WHAT YOU SHOULD DO ▸ Copy the entries exactly, through the "localparam logic [CNT_W-1:0] TMO" line.

PROVIDED MATERIAL ▸
• • •

===== config.mk =====
export PLATFORM = sky130hd
export DESIGN_NAME = pwm_capture
export DESIGN_NICKNAME = d
export VERILOG_FILES = /design/src/rtl/pwm_capture.sv
export SDC_FILE = /design/constraint.sdc
export NUM_CORES = 1
export LEC_CHECK = 0
export CAP_MARGIN = 20
export CORE_UTILIZATION = 63
export DETAILED_ROUTE_END_ITERATION = 10
export PLACE_DENSITY = 0.85
export SLEW_MARGIN = 25
export SYNTH_ARGS = -nofsm -noshare
export SYNTH_HDL_FRONTEND = slang
export SYNTH_SLANG_ARGS = --single-unit

===== constraint.sdc =====
create_clock -name clk -period 6.2 [get_ports clk]
set_clock_uncertainty 0.05 [all_clocks]
set_input_delay 1.86 -clock clk [delete_from_list [all_inputs] [get_ports clk]]
set_output_delay 1.86 -clock clk [all_outputs]
set_load 0.02 [all_outputs]

===== src/rtl/pwm_capture.sv =====
// pwm_capture: measures high time and period of a PWM input, recovers duty code.
// Optional glitch filter on the synced input: define PWM_CAP_GLITCH_FILTER_EN.
module pwm_capture #(
   parameter int CNT_W    = 8,
   parameter int DUTY_W   = 3,
   parameter int TIMEOUT  = 255,
   parameter int FILT_LEN = 2
) (
   input  logic              clk,
   input  logic              rst,
   input  logic              pwm_in,
   output logic [DUTY_W-1:0] duty,
   output logic [CNT_W-1:0]  high_cnt,
   output logic [CNT_W-1:0]  period_cnt,
   output logic              valid,
   output logic              stuck_hi,
   output logic              stuck_lo,
   output logic              overrun
);
   localparam int DC_W = $clog2(DUTY_W + 1);
   localparam logic [CNT_W-1:0] CNT_MAX = '1;
   localparam logic [CNT_W-1:0] CNT_ONE = CNT_W'(1);
   localparam logic [CNT_W-1:0] TMO = CNT_W'(TIMEOUT);
   localparam logic [DC_W-1:0] DC_LAST = DC_W'(DUTY_W - 1);
   localparam logic [DC_W-1:0] DC_DONE = DC_W'(DUTY_W);

   typedef enum logic [1:0] {SEEK, MEAS, DIV} state_t;

   state_t state, state_nxt;

   logic sync1, sync2, lvl, lvl_d, rise;
   logic [CNT_W-1:0] per_ctr, hi_ctr;
   logic [CNT_W-1:0] snap_hi, snap_per, rem;
   logic [DUTY_W-1:0] quo, quo_nxt;
   logic [DUTY_W:0] quo_ext;
   logic [DC_W-1:0] div_cnt;
   logic clamp;
   logic [CNT_W:0] shl, dif;
   logic ge;
   logic cap, restart, tmo, ovr_set, clr_stuck, step, fin;
   logic stuck, per_to;
   logic unused_msb;

   always_ff @(posedge clk or negedge rst) begin
      if (!rst) begin
         sync1 <= 1'b0;
         sync2 <= 1'b0;
      end else begin
         sync1 <= pwm_in;
         sync2 <= sync1;
      end
   end

`ifdef PWM_CAP_GLITCH_FILTER_EN
   localparam int FC_W = $clog2(FILT_LEN + 1);
   localparam logic [FC_W-1:0] FC_LAST = FC_W'(FILT_LEN - 1);

   logic [FC_W-1:0] filt_cnt;
   logic filt;

   // accepted level follows sync2 only after FILT_LEN differing samples in a row
   always_ff @(posedge clk or negedge rst) begin
      if (!rst) begin
         filt     <= 1'b0;
         filt_cnt <= '0;
      end else if (sync2 == filt) begin
         filt_cnt <= '0;
      end else if (filt_cnt >= FC_LAST) begin
         filt     <= sync2;
         filt_cnt <= '0;
      end else begin
         filt_cnt <= filt_cnt + FC_W'(1);
      end
   end

   assign lvl = filt;
`else
   logic unused_filt;
   assign unused_filt = ^FILT_LEN;
   assign lvl = sync2;
`endif

   always_ff @(posedge clk or negedge rst) begin
      if (!rst) lvl_d <= 1'b0;
      else      lvl_d <= lvl;
   end

   assign rise   = lvl & ~lvl_d;
   assign stuck  = stuck_hi | stuck_lo;
   assign per_to = (per_ctr >= TMO);

   // restoring divider step: remainder stays below the snapped period
   always_comb begin
      shl     = {rem, 1'b0};
      dif     = shl - {1'b0, snap_per};
      ge      = (shl >= {1'b0, snap_per});
      quo_ext = {quo, ge};
      quo_nxt = quo_ext[DUTY_W-1:0];
   end

   assign unused_msb = dif[CNT_W] ^ quo_ext[DUTY_W];

   always_ff @(posedge clk or negedge rst) begin
      if (!rst) state <= SEEK;
      else      state <= state_nxt;
   end

   always_comb begin
      state_nxt = state;
      cap       = 1'b0;
      restart   = 1'b0;
      tmo       = 1'b0;
      ovr_set   = 1'b0;
      clr_stuck = 1'b0;
      step      = (state == DIV) && (div_cnt != DC_DONE);
      fin       = step && (div_cnt == DC_LAST);
      unique case (state)
         SEEK: begin
            if (rise) begin
               restart   = 1'b1;
               clr_stuck = 1'b1;
               state_nxt = MEAS;
            end else if (!stuck && per_to) begin
               tmo = 1'b1;
            end
         end
         MEAS: begin
            if (rise) begin
               cap       = 1'b1;
               restart   = 1'b1;
               state_nxt = DIV;
            end else if (per_to) begin
               tmo       = 1'b1;
               state_nxt = SEEK;
            end
         end
         DIV: begin
            // divider keeps its older snapshot; the new capture is lost
            if (rise) begin
               restart = 1'b1;
               ovr_set = 1'b1;
            end
            if (div_cnt == DC_DONE) state_nxt = MEAS;
         end
         default: state_nxt = SEEK;
      endcase
   end

   always_ff @(posedge clk or negedge rst) begin
      if (!rst) begin
         per_ctr <= '0;
         hi_ctr  <= '0;
      end else if (restart) begin
         per_ctr <= CNT_ONE;
         hi_ctr  <= CNT_ONE;
      end else if (tmo) begin
         per_ctr <= '0;
         hi_ctr  <= '0;
      end else if (state != SEEK || !stuck) begin
         if (per_ctr != CNT_MAX)
            per_ctr <= per_ctr + CNT_ONE;
         if (lvl && state != SEEK && hi_ctr != CNT_MAX)
            hi_ctr <= hi_ctr + CNT_ONE;
      end
   end

   always_ff @(posedge clk or negedge rst) begin
      if (!rst) begin
         snap_hi  <= '0;
         snap_per <= '0;
         rem      <= '0;
         quo      <= '0;
         div_cnt  <= '0;
         clamp    <= 1'b0;
      end else if (cap) begin
         snap_hi  <= hi_ctr;
         snap_per <= per_ctr;
         rem      <= hi_ctr;
         quo      <= '0;
         div_cnt  <= '0;
         clamp    <= (hi_ctr >= per_ctr);
      end else if (step) begin
         rem     <= ge ? dif[CNT_W-1:0] : shl[CNT_W-1:0];
         quo     <= quo_nxt;
         div_cnt <= div_cnt + DC_W'(1);
      end
   end

   always_ff @(posedge clk or negedge rst) begin
      if (!rst) begin
         duty       <= '0;
         high_cnt   <= '0;
         period_cnt <= '0;
         valid      <= 1'b0;
         stuck_hi   <= 1'b0;
         stuck_lo   <= 1'b0;
         overrun    <= 1'b0;
      end else begin
         valid <= fin | tmo;
         if (fin) begin
            duty       <= clamp ? '1 : quo_nxt;
            high_cnt   <= snap_hi;
            period_cnt <= snap_per;
         end else if (tmo) begin
            duty       <= {DUTY_W{lvl}};
            high_cnt   <= '0;
            period_cnt <= '0;
         end
         if (tmo) begin
            stuck_hi <= lvl;
            stuck_lo <= ~lvl;
         end else if (clr_stuck) begin
            stuck_hi <= 1'b0;
            stuck_lo <= 1'b0;
         end
         if (ovr_set) overrun <= 1'b1;
      end
   end

endmodule


==> run metrics, run 1 <==
Final HPWL DP=5.530 mm; Synth Register Bits=73; post-synth net total=389; r2r worst-path depth=7; Nets=413; slew margin rel.=42.59%; Placed Area=3976 um2; PD cells=437.1 nW/um2; TritonCTS clock tree=built; Worst path max stage delay=0.63 ns; Detailed Route Iter0 Violations=215; Initial Utilization=66.29%; H-tree depth=3; Clock Sinks=73; Reg2Reg Capture Point=rem[1]$_DFFE_PN0P_; post-CTS setup buffers=0; RSZ-0062 raised after global routing=false; Post-synth top flop=dfrtp_1; die area=6175 um2; IO Port Bufs=25; Seq/Total Area, Yosys=49.44%; HP Class=reg -> reg; number of synthesized flops with an enable pin=0; multi-input logic area=1719 um2; ant diodes=0; routed wire length=8.170 mm; slew of the pin with the lowest slew margin=0.8590 ns; crit path kind=reg -> out; Layout Cells excl Fill=465; leakage power=0.001853 uW; top post-synthesis cells by area=dfrtp_1, ha_1, nand2_1; reg2reg setup slack=3.67 ns; number of global-route vias before repair=2,836; leading area contributor after synthesis=dfrtp_1; unique cell type count in the Yosys netlist=48; post_cts resized=0; Total Neg Setup Slack=0 ns; CTS clk-pin slew, worst paths=0.08 ns; top-count cell post-synth=dfrtp_1; Clock Latency Late Sink=0.36 ns; critical path fanouts, max=2; Setup crit start kind=flop; worst hold start=sync1$_DFF_PN0_; crit-path cells=clkdlybuf4s50_1; GRT Overall Usage=29.24%; vias=2,908; Req. time, crit path=4.29 ns; post-route antenna net violation count=0; Buf/Inv on CP=1; Worst path depth=1; Finish-stage setup viols=0; gr ovfl total=0; Yosys top cell area share=49.44%; Hold-fix buffers, CTS=0; Max Cap Viol=0; Mapped Area=3695 um2; Hold Violations, Final=0; core region area=5574 um2; clock buffer depth=2; router iterations before antenna repair=5; period utilisation layout=52.51%; area added between synthesis and finish=12.87%; min Tclk post-route=3.256 ns; antenna violations before repair=0; YS warnings=0; Avg Vias per Cell=6.254; global-route wire length before repair=13.57 mm; Avg Inst Size Synth=10.12 um2; Reg area=1827 um2; CTS Buf Count=9; Worst EP arrival=1.35 ns; DRC=0; Worst Hold End=lvl$_DFF_PN0_; WHS Path Cells=0; post-synthesis async set-or-reset flop share=100.0%; die width=78.58 um; RePlAce Congestion=0.9276; kind of cell adding the most delay to the critical path=buffers and inverters; Root Buffer=clkbuf_8; layout cells sized above 1=10.43%; I/O Pins=26; DIE HEIGHT=78.58 um; fillcell total=361; Mapped Cells=365; final number of max-transition violations=0; Std-Cell Rows=27; Max Fclk=307.1 MHz; final instance area=4170 um2; Post-synth top cells=dfrtp_1, nand2_1, o21ai_0; highest-delay cell along the critical path=clkdlybuf4s50_1; DR WL/cell=17.57 um; status=complete, no violations; Inst Count DP=450; CP endpoint kind=output port; Max VDD drop=238.1 uV; Crit. Startpoint=high_cnt[3]$_DFFE_PN0P_; largest net degree at the start of global routing=45; RR Startpoint=rem[5]$_DFFE_PN0P_
## layout by cell type, fill, tap and decap left out, drive strengths merged, types with 12 or more instances in the layout
master,count
dfrtp,73
nand2,51
o21ai,38
nor2,26
inv,24
clkdlybuf4s50,24
ha,20
clkbuf,13
o22ai,12
## where the power goes
group	total (uW)	internal [uW]	leakage, uW	switching [uW]
logic	781	344	0.000789	437
clock network	348	175	0.0000915	173
registers	694	582	0.000972	111
total	1820	1100	0.00185	721
## per-stage QoR
stage	util [%]	total power, uW	hold WS (ns)	setup WS (ns)
floorplan	-	1258	0.2812	3.853
global placement	71.34	1408	0.2838	3.151
detailed placement	71.34	1452	0.3193	3.076
CTS	74.59	1804	0.3308	2.931
global route	74.81	1939	0.3494	2.907
finish	74.81	1823	0.3384	2.944
## logic make-up after synthesis
group,synth area share [%]
AOI/OAI and AO/OA,15.04
xor gates and xnor gates,4.267
adders and majority gates,7.315
buffers and inverters,4.301
DFF,49.44
muxes,4.335
and+or+nand+nor,15.31
## final cells by class
class | count | area share [%]
sequential | 73 | 43.80
multi-input combinational | 254 | 41.22
timing repair buffer | 27 | 6.301
clock buffer | 13 | 4.050
inverter | 24 | 2.160
tap | 72 | 2.160
clock inverter | 2 | 0.3000
## worst max-delay path by stage
stage	to	slack [ns]
3_3_place_gp	snap_per[6]$_DFFE_PN0P_	3.15
2_1_floorplan	stuck_lo	3.85
5_1_grt	stuck_hi	2.91
6_report	high_cnt[3]	2.94
4_1_cts	stuck_lo	2.93
3_5_place_dp	rem[7]$_DFFE_PN0P_	3.08
## metal layers
layer | wire length [um] | GRT usage (%) | up-vias | share of wire (%)
met5 | 0 | 0 | - | 0
met4 | 296 | 17.41 | 0 | 3.6
met3 | 425 | 5.698 | 40 | 5.2
met2 | 3878 | 45.91 | 117 | 47
met1 | 3569 | 37.48 | 1436 | 44
li1 | - | - | 1315 | -
## sequential cells by signal, summed over array words and instances (netlist names)
name	flops
stuck_hi	1
period_cnt	8
lvl_d	1
rem	8
clamp	1
state	2
hi_ctr	8
lvl	1
high_cnt	8
overrun	1
per_ctr	8
snap_per	8
stuck_lo	1
snap_hi	8
div_cnt	2
quo	2
valid	1
sync1	1
duty	3
(Power assumes the default switching activity.)
==> inputs of run 2 (changes only) <==
CORE_UTILIZATION = 59   (was 63)
PLACE_DENSITY = 0.8   (was 0.85)
clock period = 3.2 ns   (was 6.2 ns; I/O delays follow)
==> run metrics, run 2 (synthesis gave the netlist of run 1 again) <==
Detailed Route Iter0 Violations=147 (-32%); Max VDD drop=506.1 uV (+110%); Final HPWL DP=5.475 mm (-0.99%); antenna violations before repair=0 (unchanged); IO Port Bufs=25 (unchanged); Setup crit start kind=flop; Hold Violations, Final=0 (unchanged); CP endpoint kind=output port; TritonCTS clock tree=built; router iterations before antenna repair=5 (unchanged); I/O Pins=26 (unchanged); CTS clk-pin slew, worst paths=0.07 ns (about the same); DIE HEIGHT=81.14 um (+3.3%); kind of cell adding the most delay to the critical path=buffers and inverters; reg2reg setup slack=0.87 ns (-2.80 ns); crit path kind=reg -> out; vias=2,761 (-5.1%); largest net degree at the start of global routing=29 (-36%); post-route antenna net violation count=0 (unchanged); Layout Cells excl Fill=472 (+1.5%); most frequent cells in the layout=dfrtp_1, nand2_1, o21ai_0, nor2_1; setup slack after layout=0.8516 ns (-2.093 ns); post-CTS setup buffers=0 (unchanged); routed wire length=7.679 mm (-6.0%); min Tclk post-route=2.348 ns; core region area=5991 um2 (+7.5%); clock buffer depth=2 (unchanged); Worst EP arrival=1.34 ns (about the same); critical path fanouts, max=3 (+1); global-route wire length before repair=12.72 mm (-6.3%); Clock Sinks=73 (unchanged); worst hold start=sync1$_DFF_PN0_; Nets=416 (+0.73%); period utilisation layout=73.39%; RePlAce Congestion=0.9319 (+0.46%); post_cts resized=0 (unchanged); Std-Cell Rows=28 (+3.7%); GRT Overall Usage=26.13% (-3.1 points); slew of the pin with the lowest slew margin=0.8467 ns (-0.01229 ns); Root Buffer=clkbuf_8; DRC=0 (unchanged); RSZ-0062 raised after global routing=false; die width=81.14 um (+3.3%); Hold-fix buffers, CTS=0 (unchanged); post-layout power=3474 uW (+91%); Reg2Reg Capture Point=duty[0]$_DFFE_PN0P_; most common cell after layout, fill and taps aside=dfrtp_1; Max Fclk=425.8 MHz; r2r worst-path depth=5 (-2); crit-path cells=clkdlybuf4s50_1; DR WL/cell=16.27 um (-7.4%); H-tree depth=3 (unchanged); Max Cap Viol=0 (unchanged); Buf/Inv on CP=1 (unchanged); CTS Buf Count=9 (unchanged); leakage power=0.001866 uW (+0.73%); final number of max-transition violations=0 (unchanged); Finish-stage setup viols=0 (unchanged); highest-delay cell along the critical path=clkdlybuf4s50_1; WHS Path Cells=0 (unchanged); Initial Utilization=61.68% (-4.6 points); HP Class=reg -> reg; Inst Count DP=456 (+1.3%); Post-Route Utilization=69.72% (-5.1 points); Req. time, crit path=2.19 ns (-2.10 ns); die area=6583 um2 (+6.6%); ant diodes=0 (unchanged); Total Neg Setup Slack=0 ns (unchanged); Avg Vias per Cell=5.850 (-6.5%); Worst Hold End=lvl$_DFF_PN0_; RR Startpoint=div_cnt[0]$_DFFE_PN0P_; area added between synthesis and finish=13.04%; Worst path max stage delay=0.62 ns (about the same); gr ovfl total=0 (unchanged); Clock Latency Late Sink=0.34 ns (-0.02 ns); number of global-route vias before repair=2,652 (-6.5%); slew margin rel.=43.41% (+0.82 points); pre-CTS setup slack=0.8919 ns (-2.184 ns); layout cells sized above 1=10.58% (+0.15 points); PD cells=831.8 nW/um2 (+90%); status=complete, no violations
-- run 2: worst max-delay path by stage --
| stage | start | endpoint | slack [ns] | cells past startpoint |
|---|---|---|---|---|
| 2_1_floorplan | rem[5]$_DFFE_PN0P_ | duty[0]$_DFFE_PN0P_ | 1.25 | 8 |
| 3_3_place_gp | rem[5]$_DFFE_PN0P_ | rem[1]$_DFFE_PN0P_ | 0.99 | 8 |
| 3_5_place_dp | div_cnt[0]$_DFFE_PN0P_ | duty[0]$_DFFE_PN0P_ | 0.89 | 5 |
| 4_1_cts | stuck_hi$_DFFE_PN0P_ | stuck_hi | 0.83 | 1 |
| 5_1_grt | div_cnt[0]$_DFFE_PN0P_ | duty[0]$_DFFE_PN0P_ | 0.70 | 5 |
| 6_report | stuck_hi$_DFFE_PN0P_ | stuck_hi | 0.85 | 1 |
-- run 2: report_power, final --
group	total [uW]	internal (uW)	switching [uW]
logic	1490	678	815
clock network	647	321	326
registers	1330	1130	205
total	3470	2130	1350
-- run 2: final cells by class --
| class | instances | area [um2] |
|---|---|---|
| well taps | 75 | 93.84 |
| flip-flops and latches | 73 | 1827 |
| multi-input cells | 254 | 1709 |
| clock inverters | 3 | 15.01 |
| fillers | 436 | 1814 |
| inverters | 24 | 90.09 |
| repair buffers | 30 | 282.8 |
| clock buffers | 13 | 158.9 |
-- run 2: layer usage --
metal	global-route usage [%]	wire length [um]	vias up	part of all wire [%]
met2	39.41	3500	67	46
li1	-	-	1317	-
met3	5.730	319	14	4.2
met1	36.15	3712	1363	48
met4	11.61	146	0	1.9
met5	0	0	-	0
-- run 2: through the flow --
| step | hold WS [ns] | area [um2] |
|---|---|---|
| after global placement | 0.2884 | 4003 |
| after detailed placement | 0.2879 | 4003 |
| after floorplan | 0.2812 | 3695 |
| final | 0.3019 | 4177 |
| after CTS | 0.3042 | 4177 |
| after global routing | 0.3160 | 4177 |
==> inputs of run 3 (changes only) <==
CORE_UTILIZATION = 53   (was 59)
PLACE_DENSITY = 0.76   (was 0.8)
clock period = 2 ns   (was 3.2 ns; I/O delays follow)
==> run metrics, run 3 (synthesis gave the netlist of run 1 again) <==
TritonCTS clock tree=built; Internal Power=4029 uW (+89%); post-route antenna net violation count=0 (unchanged); period utilisation layout=100.0%; router iterations before antenna repair=5 (unchanged); Placed Area=4202 um2 (+5.0%); DRC=0 (unchanged); HP Class=in -> async; Sw Share=37.45% (-1.3 points); Max VDD drop=528.1 uV (+4.4%); Max Fclk=499.9 MHz; final number of max-transition violations=0 (unchanged); status=finished with violations; largest net degree at the start of global routing=29 (unchanged); H-tree depth=3 (unchanged); area added between synthesis and finish=24.38%; Clock Sinks=73 (unchanged); Finish-stage setup viols=1 (+1); clock buffer depth=2 (unchanged); number of global-route vias before repair=2,820 (+6.3%); CTS clk-pin slew, worst paths=0.08 ns (about the same); global-route wire length before repair=13.71 mm (+7.8%); DIE HEIGHT=85.50 um (+5.4%); CP endpoint kind=flop; Hold Violations, Final=0 (unchanged); combinational share of power=48.0% (+5.0 points); Worst EP arrival=2.18 ns (+0.84 ns); most common cell after layout, fill and taps aside=dfrtp_1; ant diodes=0 (unchanged); Clock Latency Late Sink=0.35 ns (about the same); DR WL/cell=16.83 um (+3.4%); Inst Count DP=485 (+6.4%); RePlAce Congestion=0.8976 (-3.7%); layout cells sized above 1=21.23% (+11 points); PD cells=1402 nW/um2 (+69%); Final HPWL DP=5.851 mm (+6.9%); Layout Cells excl Fill=504 (+6.8%); sw power=2412 uW (+79%); GRT Overall Usage=24.62% (-1.5 points); slew of the pin with the lowest slew margin=0.7790 ns (-0.06771 ns); Initial Utilization=54.69% (-7.0 points); die width=85.50 um (+5.4%); Std-Cell Rows=30 (+7.1%); final instance area=4596 um2 (+10%); IO Port Bufs=25 (unchanged); Avg Vias per Cell=5.738 (-1.9%); Root Buffer=clkbuf_8; vias=2,892 (+4.7%); sequential share of power=32.8% (-5.6 points); most frequent cells in the layout=dfrtp_1, nand2_1, o21ai_0, buf_4, nor2_1; I/O Pins=26 (unchanged); reg2reg setup slack=-0.0005 ns (-0.87 ns); Setup crit start kind=flop; min Tclk post-route=2.001 ns; slew margin rel.=47.87% (+4.5 points); core region area=6756 um2 (+13%); critical path fanouts, max=6 (+3); Req. time, crit path=2.18 ns (about the same); post-layout power=6442 uW (+85%); routed wire length=8.481 mm (+10%); antenna violations before repair=0 (unchanged); leakage power=0.002347 uW (+26%); die area=7309 um2 (+11%); failing checks=setup timing; Clock Power Share=19.3% (+0.7 points); Max Cap Viol=0 (unchanged); setup slack after layout=-0.0005114 ns (-0.8521 ns); pre-CTS setup slack=-0.05242 ns (-0.9444 ns); Nets=444 (+6.7%); Detailed Route Iter0 Violations=165 (+12%); CTS Buf Count=9 (unchanged); Post-Route Utilization=68.02% (-1.7 points); crit path kind=reg -> reg; gr ovfl total=0 (unchanged); RSZ-0062 raised after global routing=true
==> run 3: cell count changes in the layout (fill, tap and decap cells not counted), sizes merged <==
| cell | before | now |
|---|---|---|
| dlymetal6s2s | 0 | 17 |
| clkdlybuf4s50 | 24 | 6 |
| clkbuf | 13 | 9 |
| dlygate4sd2 | 0 | 1 |
| buf | 6 | 34 |
| bufinv | 0 | 2 |
| clkinv | 3 | 4 |
==> run 3: worst paths after layout <==
path	startpoint	end	cells past startpoint
worst max-delay path	rem[1]$_DFFE_PN0P_	rem[2]$_DFFE_PN0P_	9
max in group asynchronous	rst	hi_ctr[6]$_DFFE_PN0P_	2
min in group clk	sync1$_DFF_PN0_	lvl$_DFF_PN0_	0
worst min register to register	sync1$_DFF_PN0_	lvl$_DFF_PN0_	0
worst min-delay path	rst	snap_per[5]$_DFFE_PN0P_	1
worst max register to register	rem[1]$_DFFE_PN0P_	rem[2]$_DFFE_PN0P_	9
==> run 3: through the flow <==
step,setup TNS (ns),hold slack (ns)
2_1_floorplan,0,0.2544
3_3_place_gp,0,0.2947
3_5_place_dp,-0.1891,0.3004
4_1_cts,-0.005194,0.1698
5_1_grt,-0.4763,0.1944
6_report,-0.0005114,0.1587
==> run 3: worst max-delay path, cell delays in order (launching register included) <==
cell	delay, ns
dfrtp_1	0.43
ha_1	0.32
and3_1	0.19
o21ai_2	0.07
nand3_1	0.11
a21oi_2	0.16
buf_6	0.14
buf_6	0.11
mux2i_1	0.20
o21ai_1	0.09
==> run 3: power by group through the flow <==
| stage | logic [uW] | registers [uW] | clock network, uW |
|---|---|---|---|
| finish | 3090 | 2110 | 1240 |
| global route | 3400 | 2150 | 1320 |
| CTS | 2810 | 2090 | 1250 |
| detailed placement | 2670 | 2110 | 0 |
| global placement | 2590 | 2100 | 0 |
| floorplan | 1760 | 2140 | 0 |
==> run 3: what timing repair did <==
| item | in CTS | in global routing |
|---|---|---|
| gates resized for setup | 6 | 38 |
| buffers inserted | 3 | 1 |
| endpoints found under the setup margin | 7 | 27 |
| pin swaps | 5 | 7 |
| hold buffers | 0 | 0 |
==> run 3: layout make-up <==
cell class	instances	area, um2
Clock buffer	9	123.9
Clock inverter	6	83.83
Fill cell	505	2161
Inverter	24	90.09
Multi-Input combinational cell	254	1813
Sequential cell	73	1827
Tap cell	80	100.1
Timing Repair Buffer	58	558.0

• • •

SOLUTION TO THIS PROBLEM ▸
===== config.mk =====
export PLATFORM = sky130hd
export DESIGN_NAME = pwm_capture
export DESIGN_NICKNAME = d
export VERILOG_FILES = /design/src/rtl/pwm_capture.sv
export SDC_FILE = /design/constraint.sdc
export NUM_CORES = 1
export LEC_CHECK = 0
export CAP_MARGIN = 20
export CORE_UTILIZATION = 63
export DETAILED_ROUTE_END_ITERATION = 10
export PLACE_DENSITY = 0.85
export SLEW_MARGIN = 25
export SYNTH_ARGS = -nofsm -noshare
export SYNTH_HDL_FRONTEND = slang
export SYNTH_SLANG_ARGS = --single-unit

===== constraint.sdc =====
create_clock -name clk -period 6.2 [get_ports clk]
set_clock_uncertainty 0.05 [all_clocks]
set_input_delay 1.86 -clock clk [delete_from_list [all_inputs] [get_ports clk]]
set_output_delay 1.86 -clock clk [all_outputs]
set_load 0.02 [all_outputs]

===== src/rtl/pwm_capture.sv =====
// pwm_capture: measures high time and period of a PWM input, recovers duty code.
// Optional glitch filter on the synced input: define PWM_CAP_GLITCH_FILTER_EN.
module pwm_capture #(
   parameter int CNT_W    = 8,
   parameter int DUTY_W   = 3,
   parameter int TIMEOUT  = 255,
   parameter int FILT_LEN = 2
) (
   input  logic              clk,
   input  logic              rst,
   input  logic              pwm_in,
   output logic [DUTY_W-1:0] duty,
   output logic [CNT_W-1:0]  high_cnt,
   output logic [CNT_W-1:0]  period_cnt,
   output logic              valid,
   output logic              stuck_hi,
   output logic              stuck_lo,
   output logic              overrun
);
   localparam int DC_W = $clog2(DUTY_W + 1);
   localparam logic [CNT_W-1:0] CNT_MAX = '1;
   localparam logic [CNT_W-1:0] CNT_ONE = CNT_W'(1);
   localparam logic [CNT_W-1:0] TMO = CNT_W'(TIMEOUT);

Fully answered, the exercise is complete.